How the 9-to-5 workday has disappeared
Work has changed dramatically over the last few decades, according to a report in The Wall Street Journal recently release it has become more time-consuming, less stable, and more flexible.
In 1973, 6% of Americans said they worked excessive hours while in 2016, 26% said they worked more than 48 hours a week.
Insurance coverage by employers has also dropped since 1973, although companies now provide more benefits to aid work-life balance, such as paid parental leave and remote work options.
Businesses are spending less on employees, both in terms of compensation and capital investment, while investors get triple the payout from 30 years ago.
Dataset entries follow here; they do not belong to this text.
Source: an optimization exercise on an open RTL-to-GDS flow (aim: small area and a short achievable clock period). Production flows keep margins and buffers that such runs may drop. In this exercise RTL edits were held to simulation tests only and were not proved equivalent to the original.

==> flow/design.v, too long to show whole: its modules and the start of the top module <==
// module csa_fa: 10 lines
// module csa_ha: 9 lines
// module FFT64: 4132 lines
module FFT64 #(
    parameter width = 16
) (
    input                           clk,
    input                           rst_n,
    input                           di_en,
    input       signed  [width-1:0] di_re,
    input       signed  [width-1:0] di_img,
    output reg                      do_en,
    output reg  signed  [width-1:0] do_re,
    output reg  signed  [width-1:0] do_img
);
  // ...
==> flow/flow/run.sh <==
#!/bin/bash
bash standard.sh SETUP_SLACK_MARGIN=7.45 "BUFFER_PORTS_ARGS=-buffer_cell sky130_fd_sc_hd__buf_2" "CTS_ARGS=-sink_clustering_enable -repair_clock_nets -sink_clustering_size 16 -sink_clustering_max_diameter 70 -sink_clustering_buffer sky130_fd_sc_hd__clkbuf_8" finish > standard.log 2>&1
==> flow/standard.sh <==
#!/bin/bash
# synth_recipe.tcl (not shown) runs the flow's synth.tcl, then flattens the netlist and writes it again
# the make line also repeats each setting of config.mk as NAME=value (left out here)
make -C /OpenROAD-flow-scripts/flow DESIGN_CONFIG=/design/flow/config.mk WORK_HOME=/design/flow/orfs CLKGATE_MAP_FILE= SYNTH_SCRIPT=/design/flow/synth_recipe.tcl "${@:-finish}"
==> flow/config.mk <==
export PLATFORM = sky130hd
export DESIGN_NAME = FFT64
export DESIGN_NICKNAME = FFT64
export VERILOG_FILES = /design/flow/design.v
export SDC_FILE = /design/flow/constraint.sdc
export NUM_CORES = 8
export LEC_CHECK = 0
export CAP_MARGIN = 20
export CORE_MARGIN = 2
export CORE_UTILIZATION = 55
export SLEW_MARGIN = 20
export SYNTH_HIERARCHICAL = 1
export SYNTH_MINIMUM_KEEP_SIZE = 0
==> flow/constraint.sdc <==
create_clock -name core_clock -period 11.0 [get_ports {clk}]
set_input_delay 2.2000 -clock core_clock [delete_from_list [all_inputs] [get_ports {clk}]]
set_output_delay 2.2000 -clock core_clock [all_outputs]
set_load 0.01 [all_outputs]
==> key figures, run 1 <==
Detailed routing
  – Final wirelength: 274,000 um
  – Met3 WL post-DR: slightly above 10,000 um
  – DR vias/cell: 5.19
  – Highest Signal Layer: met5

Hold path
  – Worst hold path stage count: 0
  – Hold Crit Start: l2_re[4][13]

Synthesis
  – EDFF count, synth: 0
  – Number of synthesized register bits: 4,103
  – Simple-gate share of the synthesized area: under 10%
  – Post-synth top cells: dfxtp_1, xnor2_1, ha_1, nand2_1, fa_1
  – Count leader, synth: dfxtp_1
  – Post-synth top area cell: dfxtp_1

Clock network
  – Post-CTS Repair Setup Buffers: 15
  – CTS clk-pin slew, worst paths: approximately 0.10 ns
  – Clock sink count: just over 4,000

Layout
  – Multi-In Gates: approximately 5,300
  – Seq_cells: just over 4,000
  – Fin nets: between 10,000 and 15,000
  – Nonclk inv count: 196
  – Clkbuf count: roughly 340
  – Register Area: between 80,000 and 90,000 um^2

Run status
  – Status: complete, no violations

Die
  – I/O Pins: slightly below 70
  – Row count: 179
  – Well Taps: around 3,200
  – Die Wd: between 400 and 500 um

Placed design
  – Place WS: 6.82 ns

Setup path
  – WP depth: 1

Global route
  – Initial antenna violation count: 23

Timing
  – Final Max Tran Viols: 0

Flow run
  – MaxCap Viol Count: 0
==> run 2, diff against run 1 <==
==> flow/flow/run.sh (replaced) <==
#!/bin/bash
# Layout flow: the standard ORFS flow (standard.sh, unchanged synthesis)
# with these changes to how the layout is made:
#  - timing repair aims at 7.45 ns of setup slack (the clock stays 11 ns),
#  - the port buffers are plain buf_2 cells,
#  - clock-tree sinks are clustered in groups of up to 24 within 100 um.
# The whole output of the flow goes to standard.log in this folder.
bash standard.sh SETUP_SLACK_MARGIN=7.45 \
  "BUFFER_PORTS_ARGS=-buffer_cell sky130_fd_sc_hd__buf_2" \
  CTS_CLUSTER_SIZE=24 CTS_CLUSTER_DIAMETER=100 \
  finish > standard.log 2>&1
==> key figures, run 2 <==
Run status
  – Status: complete, no violations (unchanged)

Synthesis
  – Synth warn: 54 (unchanged)
  – EDFF count, synth: 0 (unchanged)
  – Async SR Flop Fraction: 0.487% (unchanged)
  – Synth Area per Inst: 13.0 um^2 (unchanged)
  – Count leader, synth: dfxtp_1 (unchanged)
  – Post-synth top area cell: dfxtp_1 (unchanged)
  – Syn Inst Count: 10,100 (unchanged)
  – Post-synthesis sequential area ratio: 62.7% (unchanged)
  – Top_reg_cell synth: dfxtp_1 (unchanged)
  – Number of synthesized register bits: 4,103 (unchanged)
  – Top cells by area in the synthesized netlist: dfxtp_1, fa_1, ha_1, xnor2_1, mux2_2 (unchanged)
  – Cell variety after synth: 88 (unchanged)
  – Post-synth top cells: dfxtp_1, xnor2_1, ha_1, nand2_1, fa_1 (unchanged)
  – Post-Syn Area: 131,000 um^2 (unchanged)
  – Yosys top cell area share: 62.4% (unchanged)

Clock network
  – Clock sink count: 4,103 (unchanged)
  – TritonCTS clock tree: yes (unchanged)
  – Worst-Skew Late Latency: 0.88 ns (was 0.93 ns)
  – Root Driver: clkbuf_16 (unchanged)
  – Num CTS Buffers: 193 (was 319)
  – CTS clk-pin slew, worst paths: 0.09 ns (was 0.10 ns)
  – H-Tree Depth: 4 (was 5)
  – Max Buffers Root-to-Sink: 3 (was 4)

Setup path
  – Crit path cell chain: buf_6 (unchanged)
  – Worst reg-to-reg path cell count: 16 (unchanged)
  – Slowest CP cell: dfxtp_4 (unchanged)
  – Top delay family on crit path: flip-flops (unchanged)
  – Arr. time, crit path: 1.36 ns (was 1.40 ns)
  – Setup crit start kind: flop (unchanged)
  – Reg-to-Reg End: bc_im[0][14] (unchanged)
  – CP Class: flop to output pin (unchanged)
  – Critical path buffers and inverters: 1 (unchanged)
  – R2R Path Start: o5_im[1] (unchanged)
  – Crit end category: output pin (unchanged)
  – Worst Path Max Fanout: 1 (unchanged)
  – CP required: 8.80 ns (about the same)
  – CP max stage delay: 0.37 ns (about the same)
  – WP depth: 1 (unchanged)
  – Reg2Reg Setup Slack: 7.47 ns (was 7.49 ns)

Detailed routing
  – Wire length per cell: 20.6 um (about the same)
  – DRC: 0 (unchanged)
  – Detailed-route via count: 68,500 (was 69,300)
  – DR vias/cell: 5.19 (about the same)
  – First DRT Iteration DRCs: 3,718 (was 3,714)
  – Final wirelength: 272,000 um (was 274,000 um)
  – Drt first pass iters: 6 (unchanged)
  – Routed Antenna Nets: 0 (unchanged)

Die
  – Core Area: 237,000 um^2 (unchanged)
  – Starting Density: 55.2% (unchanged)
  – Row count: 179 (unchanged)
  – I/O Pins: 68 (unchanged)
  – Die H: 492 um (unchanged)
  – Die Wd: 492 um (unchanged)
  – Die area: 242,000 um^2 (unchanged)

Placed design
  – Inst Count DP: 12,900 (unchanged)
  – Port bufs: 67 (unchanged)
  – Gpl congestion: 0.860 (unchanged)
  – DPL Wire Length: 186,000 um (unchanged)

Global route
  – Global route total overflow: 0 (unchanged)
  – Initial antenna violation count: 21 (was 23)
  – GRT Total Usage: 22.2% (was 22.5%)
  – Global-route track usage on met3: 2.82% (was 2.96%)
  – First-pass GRT wire length: 418,000 um (was 422,000 um)
  – M1 GR Usage: 29.5% (about the same)
  – Vias in the first global route: 69,400 (was 70,700)
  – Grt met2 use: 37.6% (was 37.7%)
  – Pin count of the biggest net entering global routing: 72 (unchanged)
  – GRT Max-Usage Layer: met2 (unchanged)

Hold path
  – Worst hold path stage count: 0 (unchanged)
  – Worst Hold Path EP: l4_im[3][11] (was l2_re[5][13])
  – Worst Hold Class: flop to flop (unchanged)
  – Hold Crit Start: l4_im[2][11] (was l2_re[4][13])

Layout
  – Regs by FF count: l1_im x512, l1_re x512 (unchanged)
  – Register Area: 82,500 um^2 (about the same)
  – Fin nets: 11,100 (was 11,200)
  – Commonest cells after routing, fill and taps aside: dfxtp_1, xnor2_1, ha_1 (unchanged)
  – Synthesis-to-layout area growth: 7.70% (was 7.97%)
  – # fillers: 18,900 (about the same)
  – Layout cell share with drive strength beyond 1: 11.2% (was 12.5%)
  – Commonest non-fill, non-tap cell in the layout: dfxtp_1 (unchanged)
  – Footprint of the multi-input gates: 46,800 um^2 (about the same)
  – Non-Filler Instances: 13,200 (was 13,300)

Timing
  – Setup TNS: 0 ns (unchanged)
  – Slew @ Worst Pin: 1.05 ns (was 1.04 ns)
  – Maximum clock frequency: 281 MHz (was 278 MHz)
  – Unrepaired setup endpoints after global routing: true (unchanged)
  – Final period util: 32.3% (was 32.7%)
  – Final Hold Viols: 0 (unchanged)
  – Final setup skew: 0.0626 ns (was 0.0639 ns)
  – Tmin final: 3.56 ns (was 3.60 ns)
  – Final setup vio count: 0 (unchanged)
  – Final Max Tran Viols: 0 (unchanged)
  – Slew HR: 29.6% (was 29.8%)

Flow run
  – MaxCap Viol Count: 0 (unchanged)
-- run 2: cell counts after synthesis --
No cell type changed its count.
-- run 2: kinds of logic (layout without fill, tap and decap cells) --
| logic type | Yosys count | in the layout | synth area share, % |
|---|---|---|---|
| adder cells (fa/ha/maj) | 1050 | 1050 | 12.7 |
| XOR/XNOR | 871 | 871 | 5.82 |
| buffers and inverters | 701 | 613 | 2.02 |
| AND/OR/NAND/NOR | 1391 | 1391 | 4.77 |
| other | 1 | 12 | 0.00286 |
| AO/OA/AOI/OAI | 1404 | 1404 | 7.08 |
| flip-flops | 4103 | 4103 | 62.7 |
| multiplexers | 584 | 584 | 4.86 |
-- run 2: final cells by class --
cell class | count | area share [%]
Inverter | 196 | 0.529
Clock buffer | 207 | 3.50
Multi-Input combinational cell | 5302 | 33.1
Sequential cell | 4103 | 58.4
Antenna cell | 10 | 0.0177
Tap cell | 3167 | 2.81
Clock inverter | 27 | 0.358
Timing Repair Buffer | 183 | 1.25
This has all contributed to workers increasingly acting like free agents in the job market. While they have more control and flexibility, the “safety net that once came with full-time work has frayed.”
Don’t worry be happy
Americans are happier at work, but they might just be settling for less.
For the first time since 2005, more than half of U.S. workers say they’re satisfied with their jobs, according to the Conference Board, a research group. Employment is up, wages are finally rising and layoffs are near record lows, resulting in a more optimistic, contented workforce.
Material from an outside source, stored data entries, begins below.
Background: an optimization exercise with open tools, aiming at small area and a short achievable clock period. Do not read the settings as production practice.
Function was checked by simulation only, so behaviour that the tests miss may differ from the original.
The flow treats the clock pin as an ideal source, which a real chip does not have.
Power is estimated from default activity; no workload was simulated.

## v12
Design fp_mult, start of the top module:
module fp_mult(
input logic [31:0]    dataA,
input logic [31:0]    dataB,
input logic clock,
output logic [31:0]   result
);
Settings: LEC_CHECK=0, CAP_MARGIN=50, CORE_MARGIN=2, CORE_UTILIZATION=40, HOLD_SLACK_MARGIN=0.1, SETUP_SLACK_MARGIN=5, SLEW_MARGIN=60, SYNTH_HIERARCHICAL=1; clock period 9.0 ns.
standard.sh (not shown) runs the stock make flow with config.mk's settings and CLKGATE_MAP_FILE= SYNTH_SCRIPT=/design/flow/synth_recipe.tcl, a recipe that flattens the netlist after the stock synthesis.
==> flow/flow/run.sh <==
#!/bin/bash
set -o pipefail
export BUFFER_PORTS_ARGS="-buffer_cell sky130_fd_sc_hd__buf_2"
export POST_CTS_TCL="$PWD/flow/skew.tcl"
export SKEW_CELL="${SKEW_CELL:-sky130_fd_sc_hd__clkdlybuf4s25_1}"
export SKEW_BUF="${SKEW_BUF:-sky130_fd_sc_hd__clkbuf_8}"
bash standard.sh > standard.log 2>&1
==> flow/flow/skew.tcl <==
set block [ord::get_db_block]
set db [ord::get_db]
set dly_master [$db findMaster $::env(SKEW_CELL)]
set buf_master [$db findMaster $::env(SKEW_BUF)]
set late {^(r2_|cl\$|s2\$|nan2\$|inf2\$|zero2\$|er2\\?\[|result\\?\[)}
set groups [dict create]
foreach inst [$block getInsts] {
  if {![regexp $late [$inst getName]]} continue
  set it [$inst findITerm CLK]
  if {$it eq "NULL" || $it eq ""} continue
  set net [$it getNet]
  dict lappend groups [$net getName] $it
}
set k 0
set moved 0
dict for {netname iterms} $groups {
  set net [$block findNet $netname]
  set mid_net [odb::dbNet_create $block "clk_late_mid_$k"]
  $mid_net setSigType CLOCK
  set late_net [odb::dbNet_create $block "clk_late_$k"]
  $late_net setSigType CLOCK
  set dly [odb::dbInst_create $block $dly_master "clk_late_dly_$k"]
  [$dly findITerm A] connect $net
  [$dly findITerm X] connect $mid_net
  set buf [odb::dbInst_create $block $buf_master "clk_late_buf_$k"]
  [$buf findITerm A] connect $mid_net
  [$buf findITerm X] connect $late_net
  set sx 0; set sy 0
  foreach it $iterms {
    $it disconnect
    $it connect $late_net
    set loc [[$it getInst] getLocation]
    set sx [expr {$sx + [lindex $loc 0]}]
    set sy [expr {$sy + [lindex $loc 1]}]
  }
  set n [llength $iterms]
  incr moved $n
  $dly setLocation [expr {$sx / $n}] [expr {$sy / $n}]
  $dly setPlacementStatus PLACED
  $buf setLocation [expr {$sx / $n}] [expr {$sy / $n}]
  $buf setPlacementStatus PLACED
  incr k
}
puts "skew: $moved registers on $k leaf nets moved behind $::env(SKEW_CELL) and $::env(SKEW_BUF)"
detailed_placement
check_placement -verbose
estimate_parasitics -placement
report_clock_skew
v12 went all the way through synthesis, placement and routing and the layout is clean on timing, DRC and antenna.
Background: an optimization exercise with open tools, aiming at small area and a short achievable clock period. Do not read the settings as production practice.
Where RTL was checked, it was by simulation tests only, not by an equivalence proof against the original.
For run 2, only the layout was checked, not whether the RTL still works.

==> flow/design.v <==
module Float8Mac16_3stage #(
    parameter int unsigned N_WAY  = 16,
    parameter int unsigned PADBIT = 10
)(
    input  logic               clk,
    input  logic               rst_n,
    input  logic [8*N_WAY-1:0] din_X,
    input  logic [8*N_WAY-1:0] din_W,
    input  logic               din_valid,
    output logic [15:0]        dout,
    output logic               dout_valid
);
    localparam int unsigned S_BIT       = PADBIT + 9;
    localparam int unsigned F_BIT       = S_BIT + $clog2(N_WAY);
    localparam int unsigned FIRST_BIT   = $clog2(F_BIT);
    localparam int unsigned ROUND_BIT   = (F_BIT-1)-8;
    logic        i_sign[N_WAY-1:0];
    logic [7:0]  i_exp [N_WAY-1:0];
    logic [7:0]  i_man [N_WAY-1:0];
    logic        zero_x[N_WAY-1:0];
    logic        zero_w[N_WAY-1:0];
    logic        sub_normal_flag_X[N_WAY-1:0];
    logic        sub_normal_flag_W[N_WAY-1:0];
    logic [3:0]  first[N_WAY-1:0];
    logic [7:0]  m_exp[N_WAY-1:0];
    logic [7:0]  m_man[N_WAY-1:0];
    logic [7:0]  max;
    logic        f_sign;
    logic [7:0]  f_exp;
    logic [FIRST_BIT-1:0]   f_first;
    logic signed [S_BIT-1:0] s_man [N_WAY-1:0];
    logic signed [F_BIT-1:0] f_man;
    logic         dout_valid_buf;
    logic         i_sign_buf[N_WAY-1:0];
    logic [7:0]  i_exp_buf [N_WAY-1:0];
    logic [7:0]  i_man_buf [N_WAY-1:0];
    logic         zero_x_buf[N_WAY-1:0];
    logic         zero_w_buf[N_WAY-1:0];
    logic signed [S_BIT-1:0] s_man_buf [N_WAY-1:0];
    logic         dout_valid_buf_1;
    logic [7:0]  max_buf;
    logic [15:0] dout_buf;
    genvar K;
    generate 
        for (K = 0; K < N_WAY; K = K + 1) begin : gen_mul
            assign sub_normal_flag_X[K] = (din_X[8*K+6:8*K+3] == 4'd0 & din_X[8*K+2:8*K] != 3'd0) ? 1'b1 : 1'b0;  
            assign sub_normal_flag_W[K] = (din_W[8*K+6:8*K+3] == 4'd0 & din_W[8*K+2:8*K] != 3'd0) ? 1'b1 : 1'b0;  
            assign zero_x[K] = (din_X[8*K+6:8*K] == 7'd0 | din_valid == 1'b0) ? 1'b1 : 1'b0;   
            assign zero_w[K] = (din_W[8*K+6:8*K] == 7'd0 | din_valid == 1'b0) ? 1'b1 : 1'b0;   
            assign i_sign[K] = (din_X[8*K+7] ^ din_W[8*K+7]);
            assign i_exp[K]  = (sub_normal_flag_X[K] | sub_normal_flag_W[K]) ? (sub_normal_flag_X[K] & sub_normal_flag_W[K]) ?
            (din_X[8*K+6:8*K+3] + din_W[8*K+6:8*K+3] - 'd7 + 'd2 + 'd120) :  
            (din_X[8*K+6:8*K+3] + din_W[8*K+6:8*K+3] - 'd7 + 'd1 + 'd120) :  
            (din_X[8*K+6:8*K+3] + din_W[8*K+6:8*K+3] - 'd7 + 'd120);         
            assign i_man[K]  = {|{din_X[8*K+6:8*K+3]},din_X[8*K+2:8*K]} * {|{din_W[8*K+6:8*K+3]},din_W[8*K+2:8*K]};
        end
    endgenerate
    generate
        for (K = 0; K < N_WAY; K = K + 1) begin : gen_first
            always_comb begin
                first[K] = 'd0;
                for (int unsigned i = 0; i < 8; i = i + 1) begin
                    if (i_man_buf[K][i]) begin
                        first[K] = i;
                    end
                end
                if (zero_x_buf[K] | zero_w_buf[K]) begin
                    m_exp[K] = 'd0;
                    m_man[K] = 'd0;
                end
                else begin
                    m_exp[K] = i_exp_buf[K] + first[K] - 'd6;
                    m_man[K] = i_man_buf[K] << ('d7 - first[K]);
                end
            end
        end
    endgenerate
    always_comb begin   
        max = 'd0;
        for (int unsigned i = 0; i < N_WAY; i = i + 1) begin
            if (m_exp[i] > max) begin
                max = m_exp[i];
            end
        end
    end
    generate 
        for (K = 0; K < N_WAY; K = K + 1) begin : gen_s_man
            always_comb begin
                s_man[K] = ({|{m_exp[K]},m_man[K][6:0],{PADBIT{1'b0}}} >> (max - m_exp[K]));
                if (i_sign_buf[K]) begin
                    s_man[K] = -s_man[K];
                end
            end
        end
    endgenerate
    always_comb begin
        f_man   = 'd0;
        f_first = 'd0;
        for (int unsigned i = 0; i < N_WAY; i = i + 1) begin
            f_man = f_man + s_man_buf[i];
        end
        if (f_man < 0) begin
            f_sign = 1'b1;
            f_man  = -f_man;
        end
        else begin
            f_sign = 1'b0;
        end
        for (int unsigned i = 0; i < F_BIT; i = i + 1) begin
            if (f_man[i]) begin
                f_first = i;
            end
        end
        f_man = f_man << ((F_BIT-1) - f_first);
        if (f_man == {F_BIT{1'b0}}) begin
            f_exp = 8'd0;
        end else begin
            f_exp = max_buf + f_first - ((F_BIT-1)-($clog2(N_WAY)+1));
        end
        if (f_man[ROUND_BIT]) begin
            if (|f_man[ROUND_BIT-1:0]) begin
                if (&f_man[ROUND_BIT+7:ROUND_BIT+1]) begin
                    f_man[ROUND_BIT+8:ROUND_BIT+1] = 8'b10000000;  
                    f_exp = f_exp + 1; 
                end
                else begin
                    f_man[ROUND_BIT+8:ROUND_BIT+1] = f_man[ROUND_BIT+8:ROUND_BIT+1] + 1'b1;
                end
            end
            else begin
                if (f_man[ROUND_BIT+1]) begin
                    if (&f_man[ROUND_BIT+7:ROUND_BIT+1]) begin
                        f_man[ROUND_BIT+8:ROUND_BIT+1] = 8'b10000000;
                        f_exp = f_exp + 1;
                    end
                    else begin
                        f_man[ROUND_BIT+8:ROUND_BIT+1] = f_man[ROUND_BIT+8:ROUND_BIT+1] + 1'b1;
                    end
                end
            end
        end
    end
    assign dout_buf = {f_sign, f_exp, f_man[ROUND_BIT+7:ROUND_BIT+1]};
    always_ff @(posedge clk or negedge rst_n) begin 
        if (rst_n == 1'b0) begin
            dout_valid_buf    <= 1'b0;
            for (int unsigned i = 0; i < N_WAY; i = i + 1) begin
                i_sign_buf[i] <= 1'b0;
                i_exp_buf[i]  <= 'd0;
                i_man_buf[i]  <= 'd0;
                zero_x_buf[i] <= 1'b0;
                zero_w_buf[i] <= 1'b0;
            end
        end
        else begin
            dout_valid_buf    <= din_valid;
            for (int unsigned i = 0; i < N_WAY; i = i + 1) begin
                i_sign_buf[i] <= i_sign[i];
                i_exp_buf[i]  <= i_exp[i];
                i_man_buf[i]  <= i_man[i];
                zero_x_buf[i] <= zero_x[i];
                zero_w_buf[i] <= zero_w[i];
            end
        end
    end
    always_ff @(posedge clk or negedge rst_n) begin 
        if (rst_n == 1'b0) begin
            dout_valid_buf_1  <= 1'b0;
            max_buf           <= 'd0;
            for (int unsigned i = 0; i < N_WAY; i = i + 1) begin
                s_man_buf[i]  <= 'd0;
            end
        end
        else begin
            dout_valid_buf_1  <= dout_valid_buf;
            max_buf           <= max;
            for (int unsigned i = 0; i < N_WAY; i = i + 1) begin
                s_man_buf[i]  <= s_man[i];
            end
        end 
    end
    always_ff @(posedge clk or negedge rst_n) begin 
        if (rst_n == 1'b0) begin
            dout_valid <= 1'b0;
            dout       <= 16'd0;
        end
        else begin
            dout_valid <= dout_valid_buf_1;
            dout       <= dout_buf;
        end
    end
endmodule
That buoyancy is giving Americans confidence to pull out their wallets. Depending on whether the tax plan for 2017 gets implemented the middle class will continue to get hammered with taxes to maintain the social programs such as social security, ACA and other various programs.
There is no such thing as a free lunch but employers are looking to try and maintain a profit. Small business owners will gain from the tax overhaul plan by not getting double taxed for corporate and personal income. This fact is not known by most Americans.
Hopefully the work place will improve over the next few years putting wages back into a reality check.